Extracted records:

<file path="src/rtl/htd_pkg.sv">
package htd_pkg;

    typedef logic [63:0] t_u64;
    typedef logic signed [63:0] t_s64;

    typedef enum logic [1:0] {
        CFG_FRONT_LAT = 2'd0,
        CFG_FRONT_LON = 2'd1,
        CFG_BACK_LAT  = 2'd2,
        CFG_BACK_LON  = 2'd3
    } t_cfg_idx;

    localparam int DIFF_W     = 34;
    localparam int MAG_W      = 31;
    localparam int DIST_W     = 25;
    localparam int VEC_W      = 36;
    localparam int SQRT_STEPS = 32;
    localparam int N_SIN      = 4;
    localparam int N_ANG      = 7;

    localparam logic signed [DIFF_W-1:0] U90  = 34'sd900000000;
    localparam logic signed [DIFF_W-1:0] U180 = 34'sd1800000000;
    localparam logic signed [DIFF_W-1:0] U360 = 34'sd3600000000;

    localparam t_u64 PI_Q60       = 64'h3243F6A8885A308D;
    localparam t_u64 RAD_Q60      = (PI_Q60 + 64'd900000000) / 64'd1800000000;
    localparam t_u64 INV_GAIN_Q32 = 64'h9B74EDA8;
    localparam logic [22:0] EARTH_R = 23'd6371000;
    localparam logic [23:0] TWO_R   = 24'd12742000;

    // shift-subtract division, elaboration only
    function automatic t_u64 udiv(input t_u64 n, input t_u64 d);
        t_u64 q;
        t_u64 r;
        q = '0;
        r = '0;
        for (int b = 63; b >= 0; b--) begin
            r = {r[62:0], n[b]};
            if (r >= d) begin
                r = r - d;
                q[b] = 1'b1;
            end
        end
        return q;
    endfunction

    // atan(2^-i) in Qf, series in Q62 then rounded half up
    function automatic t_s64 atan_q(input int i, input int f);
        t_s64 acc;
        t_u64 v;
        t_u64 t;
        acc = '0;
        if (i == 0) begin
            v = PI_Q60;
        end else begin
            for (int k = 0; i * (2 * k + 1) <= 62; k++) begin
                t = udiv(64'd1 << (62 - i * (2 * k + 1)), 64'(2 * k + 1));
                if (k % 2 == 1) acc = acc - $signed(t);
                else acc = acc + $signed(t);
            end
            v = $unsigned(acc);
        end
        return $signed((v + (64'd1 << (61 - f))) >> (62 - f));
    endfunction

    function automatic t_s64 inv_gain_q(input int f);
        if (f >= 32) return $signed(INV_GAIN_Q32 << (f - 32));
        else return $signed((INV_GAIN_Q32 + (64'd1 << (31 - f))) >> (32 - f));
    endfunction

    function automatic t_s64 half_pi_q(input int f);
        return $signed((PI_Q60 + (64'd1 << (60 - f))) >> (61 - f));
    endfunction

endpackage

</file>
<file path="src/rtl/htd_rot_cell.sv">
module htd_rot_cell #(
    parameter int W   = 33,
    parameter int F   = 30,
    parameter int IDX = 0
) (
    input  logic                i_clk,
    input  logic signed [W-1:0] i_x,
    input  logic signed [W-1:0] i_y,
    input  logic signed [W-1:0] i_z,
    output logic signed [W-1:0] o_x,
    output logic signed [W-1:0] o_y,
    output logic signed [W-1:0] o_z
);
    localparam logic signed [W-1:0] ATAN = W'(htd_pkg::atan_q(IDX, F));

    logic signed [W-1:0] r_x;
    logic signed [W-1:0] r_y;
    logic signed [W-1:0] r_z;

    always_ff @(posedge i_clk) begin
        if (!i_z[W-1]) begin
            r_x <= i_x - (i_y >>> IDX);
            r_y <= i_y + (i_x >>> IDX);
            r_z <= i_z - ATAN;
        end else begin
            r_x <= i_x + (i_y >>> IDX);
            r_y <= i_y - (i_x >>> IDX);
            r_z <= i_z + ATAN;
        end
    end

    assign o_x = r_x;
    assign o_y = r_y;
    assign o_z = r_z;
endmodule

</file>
---
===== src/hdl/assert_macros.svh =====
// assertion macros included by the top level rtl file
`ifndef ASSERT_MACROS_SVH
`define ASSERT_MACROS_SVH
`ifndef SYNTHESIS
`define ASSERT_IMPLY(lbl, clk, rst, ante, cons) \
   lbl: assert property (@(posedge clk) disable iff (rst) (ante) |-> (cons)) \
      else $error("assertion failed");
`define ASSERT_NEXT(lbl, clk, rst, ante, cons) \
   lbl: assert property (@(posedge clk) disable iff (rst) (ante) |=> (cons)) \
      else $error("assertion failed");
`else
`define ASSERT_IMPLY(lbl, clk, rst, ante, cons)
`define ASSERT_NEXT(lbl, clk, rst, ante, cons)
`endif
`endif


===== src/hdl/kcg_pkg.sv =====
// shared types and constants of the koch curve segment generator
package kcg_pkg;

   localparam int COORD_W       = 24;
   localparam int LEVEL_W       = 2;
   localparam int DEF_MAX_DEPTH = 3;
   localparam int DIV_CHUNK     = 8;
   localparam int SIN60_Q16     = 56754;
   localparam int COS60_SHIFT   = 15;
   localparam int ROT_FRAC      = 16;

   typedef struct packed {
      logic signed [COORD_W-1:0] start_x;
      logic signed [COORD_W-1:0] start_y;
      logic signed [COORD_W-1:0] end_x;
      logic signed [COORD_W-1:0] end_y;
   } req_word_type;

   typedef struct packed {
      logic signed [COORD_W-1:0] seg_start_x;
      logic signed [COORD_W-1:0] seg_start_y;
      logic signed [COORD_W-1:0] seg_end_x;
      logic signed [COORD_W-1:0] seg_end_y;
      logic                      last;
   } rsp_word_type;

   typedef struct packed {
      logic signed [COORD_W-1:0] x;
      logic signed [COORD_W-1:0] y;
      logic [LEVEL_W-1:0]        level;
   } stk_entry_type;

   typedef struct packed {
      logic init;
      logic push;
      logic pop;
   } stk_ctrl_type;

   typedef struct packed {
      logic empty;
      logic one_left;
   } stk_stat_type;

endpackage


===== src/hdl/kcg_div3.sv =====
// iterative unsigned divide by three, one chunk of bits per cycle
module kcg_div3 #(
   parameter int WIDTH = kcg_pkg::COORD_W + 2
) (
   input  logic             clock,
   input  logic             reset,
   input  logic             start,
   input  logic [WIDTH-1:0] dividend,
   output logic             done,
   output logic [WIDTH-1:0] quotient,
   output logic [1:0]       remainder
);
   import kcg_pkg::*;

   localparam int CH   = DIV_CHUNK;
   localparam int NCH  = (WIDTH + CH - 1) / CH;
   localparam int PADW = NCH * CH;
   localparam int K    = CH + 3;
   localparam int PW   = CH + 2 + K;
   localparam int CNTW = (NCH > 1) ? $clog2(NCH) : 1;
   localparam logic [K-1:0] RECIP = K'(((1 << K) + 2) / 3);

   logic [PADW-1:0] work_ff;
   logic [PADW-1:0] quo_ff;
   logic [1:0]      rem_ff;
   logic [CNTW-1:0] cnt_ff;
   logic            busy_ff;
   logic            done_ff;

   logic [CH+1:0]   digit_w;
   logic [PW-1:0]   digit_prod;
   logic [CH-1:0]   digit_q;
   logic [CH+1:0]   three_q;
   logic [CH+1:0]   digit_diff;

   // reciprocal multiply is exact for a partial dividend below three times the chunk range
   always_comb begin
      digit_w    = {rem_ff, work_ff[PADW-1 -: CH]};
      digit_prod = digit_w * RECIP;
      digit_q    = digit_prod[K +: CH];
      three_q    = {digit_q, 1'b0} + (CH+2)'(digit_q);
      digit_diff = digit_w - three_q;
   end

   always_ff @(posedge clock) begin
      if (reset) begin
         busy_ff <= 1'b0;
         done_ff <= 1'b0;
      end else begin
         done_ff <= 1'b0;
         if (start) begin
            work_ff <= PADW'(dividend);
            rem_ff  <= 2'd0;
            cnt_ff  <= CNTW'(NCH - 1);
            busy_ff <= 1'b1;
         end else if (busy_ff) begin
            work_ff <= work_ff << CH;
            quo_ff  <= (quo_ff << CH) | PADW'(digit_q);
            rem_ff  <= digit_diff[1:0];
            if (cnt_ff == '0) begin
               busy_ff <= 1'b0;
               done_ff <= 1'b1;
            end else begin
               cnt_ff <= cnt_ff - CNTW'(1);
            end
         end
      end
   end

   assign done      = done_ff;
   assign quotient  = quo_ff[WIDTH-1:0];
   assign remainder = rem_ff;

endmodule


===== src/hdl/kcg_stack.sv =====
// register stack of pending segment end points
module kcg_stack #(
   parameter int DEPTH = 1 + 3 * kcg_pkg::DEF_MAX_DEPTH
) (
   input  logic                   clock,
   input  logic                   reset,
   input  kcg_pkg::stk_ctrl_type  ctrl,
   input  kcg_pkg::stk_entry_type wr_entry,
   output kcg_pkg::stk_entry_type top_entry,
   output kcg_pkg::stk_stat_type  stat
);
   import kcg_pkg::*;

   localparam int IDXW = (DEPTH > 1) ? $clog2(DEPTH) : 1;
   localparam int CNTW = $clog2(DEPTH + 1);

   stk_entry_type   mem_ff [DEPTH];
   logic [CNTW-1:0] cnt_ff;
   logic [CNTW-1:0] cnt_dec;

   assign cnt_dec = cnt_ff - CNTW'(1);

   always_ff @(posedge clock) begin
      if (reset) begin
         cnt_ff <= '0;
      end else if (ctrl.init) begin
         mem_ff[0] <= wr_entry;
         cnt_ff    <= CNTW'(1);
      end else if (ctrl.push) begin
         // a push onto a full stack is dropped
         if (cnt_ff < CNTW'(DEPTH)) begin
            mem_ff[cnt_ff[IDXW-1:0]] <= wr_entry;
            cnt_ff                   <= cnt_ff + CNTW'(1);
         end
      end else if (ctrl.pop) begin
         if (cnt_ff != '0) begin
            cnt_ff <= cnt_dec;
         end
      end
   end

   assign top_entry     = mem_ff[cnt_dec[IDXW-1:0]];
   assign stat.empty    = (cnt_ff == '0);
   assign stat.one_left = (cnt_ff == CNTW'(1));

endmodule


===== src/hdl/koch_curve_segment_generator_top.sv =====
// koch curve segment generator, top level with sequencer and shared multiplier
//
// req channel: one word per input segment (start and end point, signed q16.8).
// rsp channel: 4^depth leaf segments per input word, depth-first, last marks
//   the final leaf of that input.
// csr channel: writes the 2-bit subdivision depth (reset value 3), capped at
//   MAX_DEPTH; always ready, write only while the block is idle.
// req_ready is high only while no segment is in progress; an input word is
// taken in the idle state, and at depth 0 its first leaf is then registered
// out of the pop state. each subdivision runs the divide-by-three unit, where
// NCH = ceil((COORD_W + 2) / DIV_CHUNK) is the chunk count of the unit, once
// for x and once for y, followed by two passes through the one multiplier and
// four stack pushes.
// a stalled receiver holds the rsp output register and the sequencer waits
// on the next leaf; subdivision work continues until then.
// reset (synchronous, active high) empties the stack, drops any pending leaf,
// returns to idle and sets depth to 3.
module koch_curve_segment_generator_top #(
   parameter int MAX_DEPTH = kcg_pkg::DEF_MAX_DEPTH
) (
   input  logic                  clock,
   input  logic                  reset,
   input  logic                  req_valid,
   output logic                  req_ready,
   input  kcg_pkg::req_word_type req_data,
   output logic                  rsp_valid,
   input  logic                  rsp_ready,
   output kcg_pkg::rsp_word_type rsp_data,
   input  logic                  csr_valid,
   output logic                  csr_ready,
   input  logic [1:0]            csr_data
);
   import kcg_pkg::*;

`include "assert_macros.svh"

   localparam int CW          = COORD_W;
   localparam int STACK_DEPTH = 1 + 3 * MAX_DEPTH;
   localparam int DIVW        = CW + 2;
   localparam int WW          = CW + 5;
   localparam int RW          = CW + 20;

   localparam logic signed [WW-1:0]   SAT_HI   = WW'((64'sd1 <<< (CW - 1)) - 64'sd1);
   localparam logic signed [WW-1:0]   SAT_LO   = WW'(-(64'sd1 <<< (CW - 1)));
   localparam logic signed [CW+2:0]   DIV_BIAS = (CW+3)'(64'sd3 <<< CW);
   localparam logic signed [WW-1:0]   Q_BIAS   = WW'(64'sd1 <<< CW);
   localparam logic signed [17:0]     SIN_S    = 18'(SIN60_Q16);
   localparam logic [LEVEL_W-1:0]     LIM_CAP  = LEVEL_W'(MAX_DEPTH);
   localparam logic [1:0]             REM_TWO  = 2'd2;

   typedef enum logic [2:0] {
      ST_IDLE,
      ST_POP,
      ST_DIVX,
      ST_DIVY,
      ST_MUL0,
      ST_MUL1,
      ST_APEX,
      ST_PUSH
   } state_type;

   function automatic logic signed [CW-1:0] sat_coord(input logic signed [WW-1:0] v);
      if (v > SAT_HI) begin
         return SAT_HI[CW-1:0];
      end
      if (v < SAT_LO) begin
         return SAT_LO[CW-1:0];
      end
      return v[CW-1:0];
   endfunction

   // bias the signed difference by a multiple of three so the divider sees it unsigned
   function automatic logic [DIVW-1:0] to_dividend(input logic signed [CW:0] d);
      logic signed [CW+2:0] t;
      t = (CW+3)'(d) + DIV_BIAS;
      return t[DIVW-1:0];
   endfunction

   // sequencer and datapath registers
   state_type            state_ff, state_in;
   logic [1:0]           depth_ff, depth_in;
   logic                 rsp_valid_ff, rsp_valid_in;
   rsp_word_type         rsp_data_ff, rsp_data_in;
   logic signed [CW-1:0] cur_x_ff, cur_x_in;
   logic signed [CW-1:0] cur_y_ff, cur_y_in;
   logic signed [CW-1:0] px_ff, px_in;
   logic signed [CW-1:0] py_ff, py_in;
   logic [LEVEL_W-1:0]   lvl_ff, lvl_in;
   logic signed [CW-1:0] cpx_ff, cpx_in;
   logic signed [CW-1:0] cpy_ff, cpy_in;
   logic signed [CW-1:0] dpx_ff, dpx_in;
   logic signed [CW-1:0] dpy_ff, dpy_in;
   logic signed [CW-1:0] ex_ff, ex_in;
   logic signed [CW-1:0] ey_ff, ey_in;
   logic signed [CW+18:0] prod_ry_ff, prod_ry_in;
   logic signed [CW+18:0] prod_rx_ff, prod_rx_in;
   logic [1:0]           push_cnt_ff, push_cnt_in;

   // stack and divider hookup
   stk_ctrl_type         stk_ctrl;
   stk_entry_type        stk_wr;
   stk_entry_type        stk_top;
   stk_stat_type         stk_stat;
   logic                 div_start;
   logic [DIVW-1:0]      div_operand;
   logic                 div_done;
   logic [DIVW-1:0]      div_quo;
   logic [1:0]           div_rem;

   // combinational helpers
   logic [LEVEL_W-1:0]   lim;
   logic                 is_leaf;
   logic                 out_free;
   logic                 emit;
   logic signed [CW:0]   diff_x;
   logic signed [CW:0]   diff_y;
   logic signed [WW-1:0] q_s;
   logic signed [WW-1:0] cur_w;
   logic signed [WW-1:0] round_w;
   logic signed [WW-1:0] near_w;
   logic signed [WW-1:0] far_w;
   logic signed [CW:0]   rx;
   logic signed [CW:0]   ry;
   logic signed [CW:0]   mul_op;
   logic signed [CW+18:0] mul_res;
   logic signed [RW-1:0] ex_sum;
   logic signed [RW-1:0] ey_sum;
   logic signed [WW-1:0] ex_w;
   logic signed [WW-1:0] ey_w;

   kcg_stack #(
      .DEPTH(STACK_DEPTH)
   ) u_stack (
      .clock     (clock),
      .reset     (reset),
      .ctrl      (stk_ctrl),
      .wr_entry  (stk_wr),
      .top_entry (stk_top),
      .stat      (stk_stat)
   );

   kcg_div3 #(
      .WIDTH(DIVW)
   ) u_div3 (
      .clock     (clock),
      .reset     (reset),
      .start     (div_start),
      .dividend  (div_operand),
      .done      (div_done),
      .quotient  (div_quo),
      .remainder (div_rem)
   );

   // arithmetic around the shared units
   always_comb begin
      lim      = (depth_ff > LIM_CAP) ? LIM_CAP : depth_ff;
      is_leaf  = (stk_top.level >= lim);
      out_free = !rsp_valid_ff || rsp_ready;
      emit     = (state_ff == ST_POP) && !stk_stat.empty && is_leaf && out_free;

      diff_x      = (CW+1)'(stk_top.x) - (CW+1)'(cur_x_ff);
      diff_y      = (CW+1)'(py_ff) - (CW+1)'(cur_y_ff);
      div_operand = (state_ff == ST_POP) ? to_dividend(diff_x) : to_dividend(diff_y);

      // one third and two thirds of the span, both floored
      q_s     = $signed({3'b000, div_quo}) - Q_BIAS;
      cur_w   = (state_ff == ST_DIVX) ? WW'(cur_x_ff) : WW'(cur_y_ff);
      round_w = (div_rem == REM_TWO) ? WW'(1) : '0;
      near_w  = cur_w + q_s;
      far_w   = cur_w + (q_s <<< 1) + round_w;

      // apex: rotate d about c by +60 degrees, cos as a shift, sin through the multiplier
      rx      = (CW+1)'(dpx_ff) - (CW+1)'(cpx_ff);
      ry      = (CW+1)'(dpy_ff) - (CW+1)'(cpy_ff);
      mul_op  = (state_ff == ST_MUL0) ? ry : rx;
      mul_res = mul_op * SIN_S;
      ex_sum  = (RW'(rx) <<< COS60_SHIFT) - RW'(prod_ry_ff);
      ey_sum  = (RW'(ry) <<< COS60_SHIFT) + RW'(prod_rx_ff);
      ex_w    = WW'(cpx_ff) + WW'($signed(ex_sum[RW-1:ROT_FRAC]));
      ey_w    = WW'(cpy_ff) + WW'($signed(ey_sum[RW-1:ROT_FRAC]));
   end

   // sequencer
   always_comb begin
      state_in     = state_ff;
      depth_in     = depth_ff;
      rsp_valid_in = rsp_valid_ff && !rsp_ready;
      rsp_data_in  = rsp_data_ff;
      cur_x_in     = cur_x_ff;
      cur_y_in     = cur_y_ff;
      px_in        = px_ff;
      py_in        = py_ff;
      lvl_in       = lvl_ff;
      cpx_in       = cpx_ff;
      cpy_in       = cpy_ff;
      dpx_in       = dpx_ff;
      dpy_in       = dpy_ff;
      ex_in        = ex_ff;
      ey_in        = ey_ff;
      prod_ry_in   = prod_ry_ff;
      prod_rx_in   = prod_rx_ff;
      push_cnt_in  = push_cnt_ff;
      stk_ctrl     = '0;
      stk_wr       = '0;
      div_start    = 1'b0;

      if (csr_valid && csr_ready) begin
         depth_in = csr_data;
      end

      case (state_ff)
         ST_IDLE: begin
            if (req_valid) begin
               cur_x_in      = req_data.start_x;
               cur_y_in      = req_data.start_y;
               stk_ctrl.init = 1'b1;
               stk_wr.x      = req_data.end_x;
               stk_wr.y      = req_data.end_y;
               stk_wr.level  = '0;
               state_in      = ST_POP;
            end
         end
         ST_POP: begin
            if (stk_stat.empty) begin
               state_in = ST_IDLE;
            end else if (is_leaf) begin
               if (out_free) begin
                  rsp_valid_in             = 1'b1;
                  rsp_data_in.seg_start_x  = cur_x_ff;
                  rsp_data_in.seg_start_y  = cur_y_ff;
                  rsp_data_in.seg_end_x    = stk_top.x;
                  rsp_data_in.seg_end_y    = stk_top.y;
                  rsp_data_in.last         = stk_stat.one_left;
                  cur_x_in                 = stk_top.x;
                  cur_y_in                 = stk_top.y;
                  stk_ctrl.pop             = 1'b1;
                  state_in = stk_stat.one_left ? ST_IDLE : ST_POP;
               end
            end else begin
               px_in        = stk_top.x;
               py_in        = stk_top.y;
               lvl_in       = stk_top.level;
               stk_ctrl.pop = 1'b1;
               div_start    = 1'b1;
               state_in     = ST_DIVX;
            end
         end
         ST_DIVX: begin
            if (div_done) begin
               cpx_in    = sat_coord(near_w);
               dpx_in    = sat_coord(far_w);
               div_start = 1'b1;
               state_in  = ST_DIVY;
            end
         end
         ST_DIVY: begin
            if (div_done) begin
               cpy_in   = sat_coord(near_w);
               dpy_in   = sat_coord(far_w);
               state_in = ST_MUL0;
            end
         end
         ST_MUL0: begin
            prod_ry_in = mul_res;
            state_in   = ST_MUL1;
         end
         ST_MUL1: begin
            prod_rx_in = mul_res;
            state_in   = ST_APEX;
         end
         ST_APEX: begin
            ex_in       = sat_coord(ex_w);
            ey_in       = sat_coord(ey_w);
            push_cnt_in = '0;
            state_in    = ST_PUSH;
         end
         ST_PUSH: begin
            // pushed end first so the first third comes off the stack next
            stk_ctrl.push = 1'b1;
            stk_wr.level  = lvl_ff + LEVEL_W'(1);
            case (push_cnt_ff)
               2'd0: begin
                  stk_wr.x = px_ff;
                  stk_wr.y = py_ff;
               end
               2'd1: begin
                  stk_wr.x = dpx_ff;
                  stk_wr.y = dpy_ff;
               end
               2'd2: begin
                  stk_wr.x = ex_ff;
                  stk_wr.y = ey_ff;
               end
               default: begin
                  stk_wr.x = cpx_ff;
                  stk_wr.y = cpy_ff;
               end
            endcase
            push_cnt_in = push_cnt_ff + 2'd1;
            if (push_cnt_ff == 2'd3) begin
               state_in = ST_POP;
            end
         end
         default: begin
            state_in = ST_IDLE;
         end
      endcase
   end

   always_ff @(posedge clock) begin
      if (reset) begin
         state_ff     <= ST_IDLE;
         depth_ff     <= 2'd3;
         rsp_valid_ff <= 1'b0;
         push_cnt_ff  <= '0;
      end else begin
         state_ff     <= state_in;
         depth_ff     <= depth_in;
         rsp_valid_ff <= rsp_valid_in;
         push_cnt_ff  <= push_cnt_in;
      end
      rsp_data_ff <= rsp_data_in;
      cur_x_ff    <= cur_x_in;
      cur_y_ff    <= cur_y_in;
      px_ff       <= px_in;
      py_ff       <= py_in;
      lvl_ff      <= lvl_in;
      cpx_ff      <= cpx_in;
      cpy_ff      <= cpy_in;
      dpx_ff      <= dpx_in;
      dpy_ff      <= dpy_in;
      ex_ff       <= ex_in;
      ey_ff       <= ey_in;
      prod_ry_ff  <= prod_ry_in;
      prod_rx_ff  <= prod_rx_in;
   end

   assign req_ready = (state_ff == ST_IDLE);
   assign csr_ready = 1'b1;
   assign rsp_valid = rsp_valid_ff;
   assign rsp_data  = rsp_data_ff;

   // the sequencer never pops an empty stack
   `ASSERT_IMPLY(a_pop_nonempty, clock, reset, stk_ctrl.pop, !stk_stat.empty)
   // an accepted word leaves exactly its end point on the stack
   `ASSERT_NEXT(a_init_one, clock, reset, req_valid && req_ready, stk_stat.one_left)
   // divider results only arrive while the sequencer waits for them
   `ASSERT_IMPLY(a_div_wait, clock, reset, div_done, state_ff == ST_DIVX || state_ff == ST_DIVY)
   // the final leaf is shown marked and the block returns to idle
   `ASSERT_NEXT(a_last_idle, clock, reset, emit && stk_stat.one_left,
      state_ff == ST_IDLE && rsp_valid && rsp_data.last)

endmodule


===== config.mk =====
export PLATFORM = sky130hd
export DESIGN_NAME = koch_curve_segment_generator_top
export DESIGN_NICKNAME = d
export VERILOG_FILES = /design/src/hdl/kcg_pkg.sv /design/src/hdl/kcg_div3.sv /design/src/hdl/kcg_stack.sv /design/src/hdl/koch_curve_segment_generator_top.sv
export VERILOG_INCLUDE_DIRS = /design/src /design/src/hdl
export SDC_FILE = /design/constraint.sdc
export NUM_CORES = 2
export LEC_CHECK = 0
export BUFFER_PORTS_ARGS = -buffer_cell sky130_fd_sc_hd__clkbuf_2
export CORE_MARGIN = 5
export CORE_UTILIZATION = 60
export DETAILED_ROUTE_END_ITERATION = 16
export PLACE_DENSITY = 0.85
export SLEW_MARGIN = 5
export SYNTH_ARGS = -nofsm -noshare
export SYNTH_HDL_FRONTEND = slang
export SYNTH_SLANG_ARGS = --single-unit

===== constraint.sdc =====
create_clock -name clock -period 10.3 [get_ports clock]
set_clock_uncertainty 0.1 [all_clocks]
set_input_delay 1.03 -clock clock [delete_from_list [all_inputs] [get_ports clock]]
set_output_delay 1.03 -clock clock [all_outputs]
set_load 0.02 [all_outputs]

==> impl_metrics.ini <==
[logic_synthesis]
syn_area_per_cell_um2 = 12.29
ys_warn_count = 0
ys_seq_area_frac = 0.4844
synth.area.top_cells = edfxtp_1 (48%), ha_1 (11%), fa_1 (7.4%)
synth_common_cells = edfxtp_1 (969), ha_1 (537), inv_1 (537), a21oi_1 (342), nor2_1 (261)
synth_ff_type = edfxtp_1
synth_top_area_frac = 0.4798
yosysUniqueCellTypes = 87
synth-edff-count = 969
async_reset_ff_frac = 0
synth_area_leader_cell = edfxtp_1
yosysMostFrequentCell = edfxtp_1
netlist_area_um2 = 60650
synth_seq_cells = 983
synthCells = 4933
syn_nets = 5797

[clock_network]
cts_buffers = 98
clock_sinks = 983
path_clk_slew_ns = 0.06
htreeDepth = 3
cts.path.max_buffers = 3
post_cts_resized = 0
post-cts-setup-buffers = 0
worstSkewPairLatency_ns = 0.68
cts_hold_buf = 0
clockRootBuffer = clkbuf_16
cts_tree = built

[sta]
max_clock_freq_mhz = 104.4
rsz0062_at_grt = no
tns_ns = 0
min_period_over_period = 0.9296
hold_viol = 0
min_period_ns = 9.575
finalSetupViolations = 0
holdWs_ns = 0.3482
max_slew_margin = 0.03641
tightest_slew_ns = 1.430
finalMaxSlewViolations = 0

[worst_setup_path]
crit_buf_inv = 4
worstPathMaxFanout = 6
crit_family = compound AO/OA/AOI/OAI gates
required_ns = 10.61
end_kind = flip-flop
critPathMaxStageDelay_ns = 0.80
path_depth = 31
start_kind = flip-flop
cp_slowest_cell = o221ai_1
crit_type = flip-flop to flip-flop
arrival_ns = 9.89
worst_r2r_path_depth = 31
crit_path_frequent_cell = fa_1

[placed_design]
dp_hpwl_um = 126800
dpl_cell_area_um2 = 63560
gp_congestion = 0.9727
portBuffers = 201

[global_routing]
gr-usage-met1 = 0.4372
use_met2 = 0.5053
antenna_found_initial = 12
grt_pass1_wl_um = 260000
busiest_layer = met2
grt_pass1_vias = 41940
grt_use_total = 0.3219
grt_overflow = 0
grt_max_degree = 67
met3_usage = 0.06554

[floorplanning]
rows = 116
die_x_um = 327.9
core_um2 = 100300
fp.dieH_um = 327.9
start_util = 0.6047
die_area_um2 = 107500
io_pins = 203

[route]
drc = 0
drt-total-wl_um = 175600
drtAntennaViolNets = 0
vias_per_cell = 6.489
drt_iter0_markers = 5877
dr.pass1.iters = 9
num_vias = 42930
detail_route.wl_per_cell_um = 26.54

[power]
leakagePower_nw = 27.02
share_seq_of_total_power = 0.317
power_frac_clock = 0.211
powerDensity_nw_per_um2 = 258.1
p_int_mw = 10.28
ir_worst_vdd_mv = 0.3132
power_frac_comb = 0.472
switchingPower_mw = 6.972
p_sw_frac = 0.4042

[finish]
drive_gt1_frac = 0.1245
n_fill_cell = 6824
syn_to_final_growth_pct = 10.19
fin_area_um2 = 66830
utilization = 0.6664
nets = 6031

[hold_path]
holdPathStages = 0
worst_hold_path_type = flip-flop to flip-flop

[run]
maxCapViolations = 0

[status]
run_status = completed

▶ _WHAT IS REQUIRED_: For this task, write out exactly the lines of the entries above, starting at the line with "holdWs_ns = 0.3482" and ending at the line with "run_status = completed", both included, and no others.

▶ _RESPONSE AREA_:
holdWs_ns = 0.3482
max_slew_margin = 0.03641
tightest_slew_ns = 1.430
finalMaxSlewViolations = 0

[worst_setup_path]
crit_buf_inv = 4
worstPathMaxFanout = 6
crit_family = compound AO/OA/AOI/OAI gates
required_ns = 10.61
end_kind = flip-flop
critPathMaxStageDelay_ns = 0.80
path_depth = 31
start_kind = flip-flop
cp_slowest_cell = o221ai_1
crit_type = flip-flop to flip-flop
arrival_ns = 9.89
worst_r2r_path_depth = 31
crit_path_frequent_cell = fa_1

[placed_design]
dp_hpwl_um = 126800
dpl_cell_area_um2 = 63560
gp_congestion = 0.9727
portBuffers = 201

[global_routing]
gr-usage-met1 = 0.4372
use_met2 = 0.5053
antenna_found_initial = 12
grt_pass1_wl_um = 260000
busiest_layer = met2
grt_pass1_vias = 41940
grt_use_total = 0.3219
grt_overflow = 0
grt_max_degree = 67
met3_usage = 0.06554

[floorplanning]
rows = 116
die_x_um = 327.9
core_um2 = 100300
fp.dieH_um = 327.9
start_util = 0.6047
die_area_um2 = 107500
io_pins = 203

[route]
drc = 0
drt-total-wl_um = 175600
drtAntennaViolNets = 0
vias_per_cell = 6.489
drt_iter0_markers = 5877
dr.pass1.iters = 9
num_vias = 42930
detail_route.wl_per_cell_um = 26.54

[power]
leakagePower_nw = 27.02
share_seq_of_total_power = 0.317
power_frac_clock = 0.211
powerDensity_nw_per_um2 = 258.1
p_int_mw = 10.28
ir_worst_vdd_mv = 0.3132
power_frac_comb = 0.472
switchingPower_mw = 6.972
p_sw_frac = 0.4042

[finish]
drive_gt1_frac = 0.1245
n_fill_cell = 6824
syn_to_final_growth_pct = 10.19
fin_area_um2 = 66830
utilization = 0.6664
nets = 6031

[hold_path]
holdPathStages = 0
worst_hold_path_type = flip-flop to flip-flop

[run]
maxCapViolations = 0

[status]
run_status = completed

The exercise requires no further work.